Puzzle 2

Let’s examine how to swap things.

We all remember learning swapping from cs1 when we were learning some type of sorting algorithm - swapping allowed us to sort arrays in place (constant space) rather than constructing a new array.

It goes something like the following:

int temp = array[0];
array[0] = array[1];
array[1] = temp;

Boom-eth! Thou art impressed with my swapping-eth of array positions 0 and 1.

Hmm. As it turns out, I’m not impressed. Not at all. What if I don’t want to use these intermediary variables like temp? After all, if you needed to use extra memory, is it really in place?

How would you do this without that variable?

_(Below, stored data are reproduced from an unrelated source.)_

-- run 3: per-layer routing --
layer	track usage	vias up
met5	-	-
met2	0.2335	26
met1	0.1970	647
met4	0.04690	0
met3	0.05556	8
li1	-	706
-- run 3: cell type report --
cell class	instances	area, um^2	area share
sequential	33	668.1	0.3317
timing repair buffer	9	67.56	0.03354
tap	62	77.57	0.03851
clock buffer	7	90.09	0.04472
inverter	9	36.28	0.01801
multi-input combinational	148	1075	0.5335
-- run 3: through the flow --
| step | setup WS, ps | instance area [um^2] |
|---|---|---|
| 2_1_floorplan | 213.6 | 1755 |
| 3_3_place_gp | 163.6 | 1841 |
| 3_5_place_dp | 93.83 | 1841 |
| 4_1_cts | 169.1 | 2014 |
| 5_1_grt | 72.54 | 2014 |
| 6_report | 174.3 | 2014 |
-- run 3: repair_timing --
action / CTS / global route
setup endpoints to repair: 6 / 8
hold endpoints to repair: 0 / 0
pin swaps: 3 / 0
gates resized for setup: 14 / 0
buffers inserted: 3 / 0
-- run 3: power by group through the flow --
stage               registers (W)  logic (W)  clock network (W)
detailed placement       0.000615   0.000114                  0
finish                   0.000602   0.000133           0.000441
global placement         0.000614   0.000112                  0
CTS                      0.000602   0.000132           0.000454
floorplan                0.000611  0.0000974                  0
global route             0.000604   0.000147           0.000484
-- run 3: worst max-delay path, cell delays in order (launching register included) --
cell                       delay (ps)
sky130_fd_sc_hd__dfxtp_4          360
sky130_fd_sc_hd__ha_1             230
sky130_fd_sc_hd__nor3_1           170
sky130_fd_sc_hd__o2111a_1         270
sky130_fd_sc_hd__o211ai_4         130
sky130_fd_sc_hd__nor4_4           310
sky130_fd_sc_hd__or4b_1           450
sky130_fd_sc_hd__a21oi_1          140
File: src/rtl/cpld_responder.sv
// Slave end of the 16-bit CPLD link: receives LED/segment words on mosi and
// returns a button/switch snapshot on miso, framed by the master's load strobe.
module cpld_responder
  import cpld_link_pkg::*;
#(
  parameter int SYNC_STAGES = 2,
  parameter int FRAME_BITS  = cpld_link_pkg::FRAME_BITS
) (
  input  logic       clk,
  input  logic       rstn,
  input  logic       cpld_clk,
  input  logic       cpld_mosi,
  input  logic       cpld_load,
  input  logic [4:0] nav_btn,
  input  logic [7:0] sw,
  output logic       cpld_miso,
  output logic [7:0] led,
  output logic [7:0] seg,
  output logic       frame_valid,
  output logic       frame_err
);

  localparam logic [4:0] FULL_CNT = 5'(FRAME_BITS);

  logic sclk_q, sclk_rise, sclk_fall;
  logic load_q, load_rise, load_fall;
  logic mosi_q, mosi_rise, mosi_fall;

  sync_edge #(.SYNC_STAGES(SYNC_STAGES)) u_sclk (
    .clk(clk), .rstn(rstn), .d(cpld_clk),
    .q(sclk_q), .rise(sclk_rise), .fall(sclk_fall)
  );

  sync_edge #(.SYNC_STAGES(SYNC_STAGES)) u_load (
    .clk(clk), .rstn(rstn), .d(cpld_load),
    .q(load_q), .rise(load_rise), .fall(load_fall)
  );

  sync_edge #(.SYNC_STAGES(SYNC_STAGES)) u_mosi (
    .clk(clk), .rstn(rstn), .d(cpld_mosi),
    .q(mosi_q), .rise(mosi_rise), .fall(mosi_fall)
  );

  // Only the synchronized level of mosi and the edges of sclk/load are used.
  logic unused_sync;
  assign unused_sync = ^{sclk_q, load_q, load_rise, mosi_rise, mosi_fall};

  logic [SYNC_STAGES-1:0][12:0] in_pipe;
  logic [4:0]                   nav_s;
  logic [7:0]                   sw_s;

  always_ff @(posedge clk or negedge rstn) begin
    if (!rstn) in_pipe <= '0;
    else       in_pipe <= {in_pipe[SYNC_STAGES-2:0], {nav_btn, sw}};
  end

  assign {nav_s, sw_s} = in_pipe[SYNC_STAGES-1];

  state_t state_q, state_d;
  logic   tx_active;

  always_ff @(posedge clk or negedge rstn) begin
    if (!rstn) state_q <= IDLE;
    else       state_q <= state_d;
  end

  always_comb begin
    state_d   = state_q;
    tx_active = (state_q == RUN);
    if (load_fall) state_d = RUN;
  end

  logic [FRAME_BITS-1:0] rx_shift, rx_next;
  logic [FRAME_BITS-1:0] tx_word, tx_word_next;
  logic [4:0]            rise_cnt, cnt_next;
  logic [3:0]            bit_cnt;

  // A rise coinciding with load_fall is shifted and counted before the commit.
  always_comb begin
    rx_next      = rx_shift;
    cnt_next     = rise_cnt;
    tx_word_next = {{(FRAME_BITS-13){1'b0}}, nav_s, sw_s};
    if (sclk_rise) begin
      rx_next = {mosi_q, rx_shift[FRAME_BITS-1:1]};
      if (rise_cnt != RISE_SAT) cnt_next = rise_cnt + 5'd1;
    end
  end

  always_ff @(posedge clk or negedge rstn) begin
    if (!rstn) begin
      rx_shift    <= '0;
      rise_cnt    <= '0;
      bit_cnt     <= '0;
      tx_word     <= '0;
      cpld_miso   <= 1'b0;
      led         <= '0;
      seg         <= '0;
      frame_valid <= 1'b0;
      frame_err   <= 1'b0;
    end else begin
      rx_shift    <= rx_next;
      frame_valid <= 1'b0;
      frame_err   <= 1'b0;
      if (load_fall) begin
        rise_cnt  <= '0;
        tx_word   <= tx_word_next;
        bit_cnt   <= '0;
        cpld_miso <= tx_word_next[0];
        if (cnt_next == FULL_CNT) begin
          led         <= rx_next[LED_LSB +: 8];
          seg         <= rx_next[SEG_LSB +: 8];
          frame_valid <= 1'b1;
        end else begin
          frame_err <= 1'b1;
        end
      end else begin
        rise_cnt <= cnt_next;
        if (sclk_fall && tx_active) begin
          bit_cnt   <= bit_cnt + 4'd1;
          cpld_miso <= tx_word[bit_cnt + 4'd1];
        end
      end
    end
  end

endmodule
### src/rtl/contador_ajuste_bcd_param_pkg.sv
// Shared definitions for the adjustable time-field counters: key auto-repeat
// state encoding, standard field limits/select codes and a 0..99 to BCD helper.
package contador_ajuste_bcd_param_pkg;

    typedef enum logic [1:0] {
        IDLE   = 2'd0,
        HOLD   = 2'd1,
        REPEAT = 2'd2
    } rpt_state_t;

    localparam int SEC_MAX  = 59;
    localparam int MIN_MAX  = 59;
    localparam int HOUR_MAX = 23;

    localparam logic [3:0] FIELD_SEC  = 4'd1;
    localparam logic [3:0] FIELD_MIN  = 4'd2;
    localparam logic [3:0] FIELD_HOUR = 4'd3;

    // Splits a binary value in 0..99 into {tens, units} BCD digits.
    function automatic logic [7:0] bin_to_bcd(input logic [6:0] value);
        return {4'(value / 7'd10), 4'(value % 7'd10)};
    endfunction

endpackage

### src/rtl/contador_ajuste_bcd_param_rpt_tecla.sv
// Key auto-repeat: one step on press, a second after HOLD_DELAY cycles held,
// then one every REPEAT_PERIOD cycles. Dropping the key or changing direction
// returns to IDLE without stepping; abort forces IDLE immediately.
module rpt_tecla
    import contador_ajuste_bcd_param_pkg::*;
#(
    parameter int HOLD_DELAY    = 50_000_000,
    parameter int REPEAT_PERIOD = 13_000_000
) (
    input  logic clk,
    input  logic reset,
    input  logic key,
    input  logic dir_in,
    input  logic abort,
    output logic step,
    output logic dir
);

    localparam int MAX_WAIT = (HOLD_DELAY > REPEAT_PERIOD) ? HOLD_DELAY : REPEAT_PERIOD;
    localparam int TW       = (MAX_WAIT > 1) ? $clog2(MAX_WAIT) : 1;
    localparam logic [TW-1:0] HOLD_LAST   = TW'(HOLD_DELAY - 1);
    localparam logic [TW-1:0] REPEAT_LAST = TW'(REPEAT_PERIOD - 1);

    rpt_state_t    state;
    rpt_state_t    state_next;
    logic [TW-1:0] timer;
    logic [TW-1:0] timer_next;
    logic          dir_q;
    logic          dir_next;
    logic          changed;

    assign changed = (dir_in != dir_q);

    // State, timer and latched direction registers.
    always_ff @(posedge clk or posedge reset) begin
        if (reset) begin
            state <= IDLE;
            timer <= '0;
            dir_q <= 1'b0;
        end else begin
            state <= state_next;
            timer <= timer_next;
            dir_q <= dir_next;
        end
    end

    // Next state: the timer runs in HOLD/REPEAT and is cleared on every step or exit.
    always_comb begin
        state_next = state;
        timer_next = timer;
        dir_next   = dir_q;
        if (abort) begin
            state_next = IDLE;
            timer_next = '0;
        end else begin
            case (state)
                IDLE: begin
                    if (key) begin
                        state_next = HOLD;
                        timer_next = '0;
                        dir_next   = dir_in;
                    end
                end
                HOLD: begin
                    if (!key || changed) begin
                        state_next = IDLE;
                        timer_next = '0;
                    end else if (timer == HOLD_LAST) begin
                        state_next = REPEAT;
                        timer_next = '0;
                    end else begin
                        timer_next = timer + TW'(1);
                    end
                end
                REPEAT: begin
                    if (!key || changed) begin
                        state_next = IDLE;
                        timer_next = '0;
                    end else if (timer == REPEAT_LAST) begin
                        timer_next = '0;
                    end else begin
                        timer_next = timer + TW'(1);
                    end
                end
                default: begin
                    state_next = IDLE;
                    timer_next = '0;
                end
            endcase
        end
    end

    // Step strobe: immediate on press, then on each timer expiry while the key holds.
    always_comb begin
        step = 1'b0;
        dir  = dir_q;
        if (!abort) begin
            case (state)
                IDLE: begin
                    if (key) begin
                        step = 1'b1;
                        dir  = dir_in;
                    end
                end
                HOLD:    step = key && !changed && (timer == HOLD_LAST);
                REPEAT:  step = key && !changed && (timer == REPEAT_LAST);
                default: step = 1'b0;
            endcase
        end
    end

endmodule

### src/rtl/contador_ajuste_bcd_param.sv
// One adjustable time field (hours, minutes or seconds): key-driven up/down
// adjust with auto-repeat, cascade increment with carry, synchronous load, and
// registered BCD decode with optional 12 h display for the hour field.
module contador_ajuste_bcd_param
    import contador_ajuste_bcd_param_pkg::*;
#(
    parameter int MOD_MAX       = HOUR_MAX,
    parameter int N             = 7,
    parameter int FIELD_ID      = 3,
    parameter int HOUR_MODE     = 1,
    parameter int HOLD_DELAY    = 50_000_000,
    parameter int REPEAT_PERIOD = 13_000_000
) (
    input  logic         clk,
    input  logic         reset,
    input  logic         enUP,
    input  logic         enDOWN,
    input  logic [3:0]   en_count,
    input  logic         formato_hora,
    input  logic         inc_tick,
    input  logic         load,
    input  logic [N-1:0] load_value,
    output logic [N-1:0] count,
    output logic         carry_out,
    output logic [3:0]   digit1,
    output logic [3:0]   digit0,
    output logic         AM_PM
);

    localparam logic [N-1:0] MAX_VAL = N'(MOD_MAX);

    logic       sel;
    logic       key;
    logic       step;
    logic       dir;
    logic [6:0] value;
    logic [6:0] hour12;
    logic [7:0] bcd;
    logic       pm;

    assign sel = (en_count == 4'(FIELD_ID));
    assign key = sel & (enUP ^ enDOWN);

    rpt_tecla #(
        .HOLD_DELAY    (HOLD_DELAY),
        .REPEAT_PERIOD (REPEAT_PERIOD)
    ) u_rpt (
        .clk    (clk),
        .reset  (reset),
        .key    (key),
        .dir_in (enUP),
        .abort  (load),
        .step   (step),
        .dir    (dir)
    );

    // Counter with priority load > adjust step > cascade tick; only tick wraps carry.
    always_ff @(posedge clk or posedge reset) begin
        if (reset) begin
            count     <= '0;
            carry_out <= 1'b0;
        end else begin
            carry_out <= 1'b0;
            if (load) begin
                if (load_value <= MAX_VAL) begin
                    count <= load_value;
                end
            end else if (step) begin
                if (dir) begin
                    count <= (count == MAX_VAL) ? '0 : count + N'(1);
                end else begin
                    count <= (count == '0) ? MAX_VAL : count - N'(1);
                end
            end else if (inc_tick && !sel) begin
                count     <= (count == MAX_VAL) ? '0 : count + N'(1);
                carry_out <= (count == MAX_VAL);
            end
        end
    end

    // Display value: plain decimal, or 1..12 with AM/PM when 12 h format is active.
    always_comb begin
        value  = 7'(count);
        hour12 = '0;
        pm     = 1'b0;
        bcd    = bin_to_bcd(value);
        if ((HOUR_MODE != 0) && formato_hora) begin
            hour12 = value % 7'd12;
            if (hour12 == 7'd0) begin
                hour12 = 7'd12;
            end
            pm  = (value >= 7'd12);
            bcd = bin_to_bcd(hour12);
        end
    end

    // Registered decode outputs, one cycle behind count.
    always_ff @(posedge clk or posedge reset) begin
        if (reset) begin
            digit1 <= 4'd0;
            digit0 <= 4'd0;
            AM_PM  <= 1'b0;
        end else begin
            digit1 <= bcd[7:4];
            digit0 <= bcd[3:0];
            AM_PM  <= pm;
        end
    end

endmodule
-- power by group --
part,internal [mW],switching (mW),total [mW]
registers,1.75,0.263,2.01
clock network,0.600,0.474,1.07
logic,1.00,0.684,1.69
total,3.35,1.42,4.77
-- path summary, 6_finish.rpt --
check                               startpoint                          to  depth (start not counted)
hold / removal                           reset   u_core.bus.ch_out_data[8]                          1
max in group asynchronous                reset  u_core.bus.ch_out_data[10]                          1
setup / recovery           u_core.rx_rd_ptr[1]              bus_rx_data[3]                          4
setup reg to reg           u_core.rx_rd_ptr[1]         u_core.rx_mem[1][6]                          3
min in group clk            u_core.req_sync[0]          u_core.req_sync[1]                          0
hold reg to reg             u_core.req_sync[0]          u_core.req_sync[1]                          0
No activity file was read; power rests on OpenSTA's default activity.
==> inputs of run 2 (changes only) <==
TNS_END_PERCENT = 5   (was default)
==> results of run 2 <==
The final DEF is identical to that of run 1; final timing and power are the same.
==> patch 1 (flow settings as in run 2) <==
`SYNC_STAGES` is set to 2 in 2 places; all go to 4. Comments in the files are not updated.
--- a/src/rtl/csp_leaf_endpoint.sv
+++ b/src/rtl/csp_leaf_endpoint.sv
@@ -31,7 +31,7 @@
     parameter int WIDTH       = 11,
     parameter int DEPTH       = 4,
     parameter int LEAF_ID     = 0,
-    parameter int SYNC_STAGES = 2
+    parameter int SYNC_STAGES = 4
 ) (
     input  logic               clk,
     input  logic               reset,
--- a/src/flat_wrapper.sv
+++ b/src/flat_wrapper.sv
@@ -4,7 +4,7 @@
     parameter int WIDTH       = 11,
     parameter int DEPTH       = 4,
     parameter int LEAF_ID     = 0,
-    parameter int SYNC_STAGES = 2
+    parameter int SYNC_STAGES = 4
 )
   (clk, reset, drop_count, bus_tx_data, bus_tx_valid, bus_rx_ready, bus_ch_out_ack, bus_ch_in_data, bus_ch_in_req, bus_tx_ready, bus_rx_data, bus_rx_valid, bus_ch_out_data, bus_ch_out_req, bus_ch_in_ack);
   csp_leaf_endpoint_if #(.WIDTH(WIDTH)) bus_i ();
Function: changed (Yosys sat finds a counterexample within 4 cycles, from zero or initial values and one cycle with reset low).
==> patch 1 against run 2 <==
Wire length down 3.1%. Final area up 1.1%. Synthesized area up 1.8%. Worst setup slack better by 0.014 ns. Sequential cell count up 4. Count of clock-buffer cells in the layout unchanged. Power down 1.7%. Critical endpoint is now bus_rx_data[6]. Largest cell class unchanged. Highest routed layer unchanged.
===== src/rtl/sha_core_input_feeder.sv =====
// Announces a work unit to one SHA core then streams strided nonces.
// Optional SHA_FEEDER_PAUSE_EN adds a pause input that stalls nonce issue in RUN.
module sha_core_input_feeder
    import sha_feeder_pkg::*;
#(
    parameter int unsigned PROCESSORINDEX = 0,
    parameter int unsigned NUMPROCESSORS  = 1
)
(
    input  logic         clk,
    input  logic         rst,
    input  logic         host_valid,
    output logic         host_ready,
    input  logic [31:0]  host_word,
`ifdef SHA_FEEDER_PAUSE_EN
    input  logic         pause,
`endif
    coreInputsIfc.writer out,
    output logic         exhausted,
    output logic [31:0]  nonce_base
);

    localparam logic [32:0] STRIDE      = 33'(NUMPROCESSORS);
    localparam logic [31:0] FIRST_NONCE = 32'(PROCESSORINDEX);

    FeederState  state;
    FeederState  state_next;
    logic [1:0]  ann_cnt;
    logic [3:0]  ann_base;
    logic        shadow_full;
    logic        swap;
    logic        issue;
    logic        run_go;
    work_t       shadow;
    work_t       active;
    logic [31:0] nonce;
    logic [32:0] nonce_sum;

    sha_feeder_work_buffer u_buffer (
        .clk        (clk),
        .rst        (rst),
        .host_valid (host_valid),
        .host_ready (host_ready),
        .host_word  (host_word),
        .swap       (swap),
        .full       (shadow_full),
        .words      (shadow)
    );

`ifdef SHA_FEEDER_PAUSE_EN
    assign run_go = !pause;
`else
    assign run_go = 1'b1;
`endif

    assign nonce_sum = {1'b0, nonce} + STRIDE;
    assign ann_base  = announce_base(ann_cnt);

    always_ff @(posedge clk or negedge rst) begin
        if (!rst) begin
            state   <= IDLE;
            ann_cnt <= 2'd0;
        end else begin
            state   <= state_next;
            ann_cnt <= (state == ANNOUNCE) ? ann_cnt + 2'd1 : 2'd0;
        end
    end

    // A pending unit preempts everything except an announce already in progress.
    always_comb begin
        state_next = state;
        swap       = 1'b0;
        issue      = 1'b0;
        case (state)
            IDLE, DONE: begin
                if (shadow_full) begin
                    swap       = 1'b1;
                    state_next = ANNOUNCE;
                end
            end
            ANNOUNCE: begin
                if (ann_cnt == 2'(ANNOUNCE_CYCLES - 1)) begin
                    state_next = RUN;
                end
            end
            RUN: begin
                if (shadow_full) begin
                    swap       = 1'b1;
                    state_next = ANNOUNCE;
                end else if (run_go) begin
                    issue = 1'b1;
                    if (nonce_sum[32]) begin
                        state_next = DONE;
                    end
                end
            end
            default: state_next = IDLE;
        endcase
    end

    always_ff @(posedge clk) begin
        if (swap) begin
            active <= shadow;
        end
        if (state == ANNOUNCE && state_next == RUN) begin
            nonce <= FIRST_NONCE;
        end else if (issue) begin
            nonce <= nonce_sum[31:0];
        end
    end

    always_comb begin
        out.valid    = 1'b0;
        out.newblock = 1'b0;
        out.w1       = 32'd0;
        out.w2       = 32'd0;
        out.w3       = 32'd0;
        nonce_base   = 32'd0;
        exhausted    = 1'b0;
        case (state)
            ANNOUNCE: begin
                out.valid    = 1'b1;
                out.newblock = 1'b1;
                out.w1       = active[ann_base];
                out.w2       = active[ann_base + 4'd1];
                out.w3       = active[ann_base + 4'd2];
            end
            RUN: begin
                out.valid  = run_go;
                out.w1     = nonce;
                out.w3     = active[DIFFICULTY_IDX];
                nonce_base = nonce;
            end
            DONE: begin
                exhausted = 1'b1;
            end
            default: ;
        endcase
    end

endmodule


===== src/flat_wrapper.sv =====
// flat-port wrapper written by rule: the top's interface ports become plain ports
module sha_core_input_feeder_flat import sha_feeder_pkg::*;
#(
    parameter int unsigned PROCESSORINDEX = 0,
    parameter int unsigned NUMPROCESSORS  = 1
)
  (clk, rst, host_valid, host_ready, host_word, exhausted, nonce_base, out_valid, out_newblock, out_w1, out_w2, out_w3);
  coreInputsIfc out_i ();
  input  logic clk;
  input  logic rst;
  input  logic host_valid;
  output logic host_ready;
  input  logic [31:0] host_word;
  output logic exhausted;
  output logic [31:0] nonce_base;
  output wire logic [$bits(out_i.valid)-1:0] out_valid;
  output wire logic [$bits(out_i.newblock)-1:0] out_newblock;
  output wire logic [$bits(out_i.w1)-1:0] out_w1;
  output wire logic [$bits(out_i.w2)-1:0] out_w2;
  output wire logic [$bits(out_i.w3)-1:0] out_w3;
  assign out_valid = out_i.valid;
  assign out_newblock = out_i.newblock;
  assign out_w1 = out_i.w1;
  assign out_w2 = out_i.w2;
  assign out_w3 = out_i.w3;
  sha_core_input_feeder #(.PROCESSORINDEX(PROCESSORINDEX), .NUMPROCESSORS(NUMPROCESSORS)) u_core (.clk(clk), .rst(rst), .host_valid(host_valid), .host_ready(host_ready), .host_word(host_word), .out(out_i), .exhausted(exhausted), .nonce_base(nonce_base));
endmodule

===== config.mk =====
export PLATFORM = sky130hd
export DESIGN_NAME = sha_core_input_feeder_flat
export DESIGN_NICKNAME = d
export VERILOG_FILES = /design/src/rtl/sha_feeder_pkg.sv /design/src/rtl/core_inputs_ifc.sv /design/src/rtl/sha_feeder_work_buffer.sv /design/src/rtl/sha_core_input_feeder.sv /design/src/flat_wrapper.sv
export SDC_FILE = /design/constraint.sdc
export NUM_CORES = 1
export LEC_CHECK = 0
export CORE_AREA = 2 2 238 240
export CTS_BUF_LIST = sky130_fd_sc_hd__clkbuf_16
export CTS_CLUSTER_DIAMETER = 200
export DETAILED_ROUTE_END_ITERATION = 7
export DIE_AREA = 0 0 240 242
export PLACE_DENSITY = 0.79
export SLEW_MARGIN = 20
export SYNTH_ARGS = -nofsm -noshare
export SYNTH_HDL_FRONTEND = slang
export SYNTH_SLANG_ARGS = --single-unit

===== constraint.sdc =====
create_clock -name clk -period 24.5 [get_ports clk]
set_input_delay 4.9 -clock clk [delete_from_list [all_inputs] [get_ports clk]]
set_output_delay 4.9 -clock clk [all_outputs]
set_load 0.02 [all_outputs]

If you guessed bit-wise operations, you’d be right. In this case, we’ll use the exclusive-or (xor) operator ^.

Xor has two key properties:

  1. Anything xor-ed with 0 is itself

  2. Anything xor-ed with itself is 0.

So how would we do it?

int a = 5;
int b = 4;

b ^= a;
a ^= b;
b ^= a;

Huh? That’s it? Yes, that’s it. Let’s take a look as to what’s going on here.

b ^= a expands to b = b ^ a. So now b = 4 ^ 5, and a = 5.

The second statement a = a ^ b expands to a = 5 ^ 4 ^ 5. Using the above two properties, that simpliefies down to a = 4 ^ 5 ^ 5 = 4 ^ 0 = 4. So now, a = 4.

The final statement then simplifies to b = 4 ^ 5 ^ 4 = 5 ^ 0 = 5.

And we’ve successfully swapped the two integers!